Studies have shown exercise to increase bone volume and cortical thickness5, therefore this study sought to elucidate if regular exercise prior to surgery would alter bone morphological properties before injury. Further, whether pre-surgical exercise would modulate inflammation and improve bone healing in a femoral defect model. We hypothesized that 4-weeks of prehabilitative treadmill running before surgery would increase bone volume, bone mineral density and functional properties, as well as decrease systemic inflammation. We further hypothesized animals exercising prior to fracture would show improved overall healing after injury as compared to sedentary controls.
To investigate the effects of frequent exercise on bone healing, 9-week-old female Wistar rats (n=8) were pretrained for two weeks running on a treadmill with a 5° incline. Following the pre-training period, rats prehabed for 2-weeks running 5days/week for 30min/day at 18m/min with a 5° incline. These running conditions placed their exertion level at ~70-75% VO2 max. Sedentary controls (n=8) were brought into the treadmill room each day to control for stress. At days 0 and 28, blood was drawn for systemic immune profiling (data pending) and bone morphology was characterized via Micro-CT scans. Post-prehabilitation, we created a 2mm femoral defect stabilized with internal fixation. All subjects remained sedentary post-surgery. Blood was drawn at days 3 and 7 after surgery, and every two weeks following. Bone properties and healing were assessed via in vivo x-ray and Micro-CT scans every two weeks. Longitudinal bone properties were analyzed using a two-way ANOVA with repeated measures (p< 0.05). All data are displayed as mean ± sem.
Contrary to our hypothesis, the prehab group had a significantly lower bone volume (p=0.0452) than sedentary animals after prebilitation and prior to surgery. Prehab animals also had significantly lower mechanical properties, as indicated by both the proximal and distal polar moment of inertia, than their sedentary counterparts. Changes in the mechanical properties and morphology of bone in response to treadmill running are inconsistent in the literature5. However, weight-bearing exercise in general has been shown to increase bone volume, density and cortical thickness6. We hypothesize that our results are due to the adolescent age of the rats at the start of exercise as previous literature has found exercise to impact adolescent skeletal development7.

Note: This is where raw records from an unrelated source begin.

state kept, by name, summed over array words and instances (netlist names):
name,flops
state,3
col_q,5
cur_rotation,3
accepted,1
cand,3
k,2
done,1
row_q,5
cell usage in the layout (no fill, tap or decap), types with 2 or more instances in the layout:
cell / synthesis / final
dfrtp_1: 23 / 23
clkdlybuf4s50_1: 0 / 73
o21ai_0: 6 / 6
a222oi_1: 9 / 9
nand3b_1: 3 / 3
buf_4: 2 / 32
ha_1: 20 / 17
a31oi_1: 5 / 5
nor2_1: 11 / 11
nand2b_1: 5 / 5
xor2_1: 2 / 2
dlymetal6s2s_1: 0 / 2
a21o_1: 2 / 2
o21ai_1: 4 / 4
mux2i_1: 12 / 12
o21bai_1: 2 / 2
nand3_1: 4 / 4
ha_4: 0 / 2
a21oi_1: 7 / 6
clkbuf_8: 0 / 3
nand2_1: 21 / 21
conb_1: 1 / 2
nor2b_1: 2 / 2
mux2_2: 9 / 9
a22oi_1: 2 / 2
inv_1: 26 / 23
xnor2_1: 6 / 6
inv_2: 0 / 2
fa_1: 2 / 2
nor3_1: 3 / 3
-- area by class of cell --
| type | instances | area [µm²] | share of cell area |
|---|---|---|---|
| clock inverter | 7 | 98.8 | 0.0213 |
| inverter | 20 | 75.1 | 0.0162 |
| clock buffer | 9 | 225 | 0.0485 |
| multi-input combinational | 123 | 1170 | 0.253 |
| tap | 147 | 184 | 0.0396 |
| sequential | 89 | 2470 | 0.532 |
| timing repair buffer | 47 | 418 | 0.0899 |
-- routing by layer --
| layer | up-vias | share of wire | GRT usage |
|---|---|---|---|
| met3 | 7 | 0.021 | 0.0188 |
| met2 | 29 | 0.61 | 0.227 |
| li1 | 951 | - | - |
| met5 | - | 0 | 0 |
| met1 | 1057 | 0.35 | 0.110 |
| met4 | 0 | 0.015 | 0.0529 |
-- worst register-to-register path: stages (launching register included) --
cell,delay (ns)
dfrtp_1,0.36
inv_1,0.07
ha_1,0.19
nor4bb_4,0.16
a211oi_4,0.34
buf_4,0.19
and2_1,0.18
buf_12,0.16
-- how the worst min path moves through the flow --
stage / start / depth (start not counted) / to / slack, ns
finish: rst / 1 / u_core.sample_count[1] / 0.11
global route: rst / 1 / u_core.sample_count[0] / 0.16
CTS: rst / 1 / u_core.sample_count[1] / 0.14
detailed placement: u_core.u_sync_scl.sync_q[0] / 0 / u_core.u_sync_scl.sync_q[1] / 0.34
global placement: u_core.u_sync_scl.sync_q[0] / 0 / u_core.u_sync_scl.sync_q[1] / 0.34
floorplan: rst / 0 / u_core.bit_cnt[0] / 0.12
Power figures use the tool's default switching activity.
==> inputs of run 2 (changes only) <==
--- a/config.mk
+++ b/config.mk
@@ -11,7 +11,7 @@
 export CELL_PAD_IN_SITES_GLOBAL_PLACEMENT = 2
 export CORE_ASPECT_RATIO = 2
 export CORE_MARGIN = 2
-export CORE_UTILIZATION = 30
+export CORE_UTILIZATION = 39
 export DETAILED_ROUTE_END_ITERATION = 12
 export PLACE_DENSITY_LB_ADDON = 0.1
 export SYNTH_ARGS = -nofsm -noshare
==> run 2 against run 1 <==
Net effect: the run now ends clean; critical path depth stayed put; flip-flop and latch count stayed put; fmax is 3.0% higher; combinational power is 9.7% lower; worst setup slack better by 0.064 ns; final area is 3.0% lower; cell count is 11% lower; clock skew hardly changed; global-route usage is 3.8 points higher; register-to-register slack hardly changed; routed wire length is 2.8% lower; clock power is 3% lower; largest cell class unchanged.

Despite this, bone volume in the exercise group 4 weeks post-fracture (1.336 mm3) was 2X that observed in the sedentary group (0.6602 mm3), although the difference was not significant at this early timepoint. Further, early callus formation was only observed in the prehabilitated animals at 4-weeks. Our pending systemic immune profiling may elucidate the mechanisms behind our exercise-induced improved bone healing. This study is ongoing but preliminary results suggest routine exercise prior to fracture may expedite bone healing and reduce non-union rates.
1. Distefano, G. & Goodpaster, B. H. Effects of Exercise and Aging on Skeletal Muscle. Cold Spring Harb. Perspect. Med. 8, a029785 (2018).
2. Scheffer, D. da L. & Latini, A. Exercise-induced immune system response: Anti-inflammatory status on peripheral and central organs. Biochim. Biophys. Acta Mol. Basis Dis. 1866, 165823 (2020).
3. Baht, G. S., Vi, L. & Alman, B. A. The Role of the Immune Cells in Fracture Healing. Curr. Osteoporos. Rep. 16, 138–145 (2018).
4. Arm Injury Statistics | Aids for One Armed Tasks. https://u.osu.edu/productdesigngroup3/sample-page/.
5. Portier, H., Benaitreau, D. & Pallu, S. Does Physical Exercise Always Improve Bone Quality in Rats? Life 10, 217 (2020).
6. Hong, A. R. & Kim, S. W. Effects of Resistance Exercise on Bone Health. Endocrinol. Metab. 33, 435–444 (2018).
7. Bourrin, S., Genty, C., Palle, S., Gharib, C. & Alexandre, C. Adverse effects of strenuous exercise: a densitometric and histomorphometric study in the rat. J. Appl. Physiol. Bethesda Md 1985 76, 1999–2005 (1994).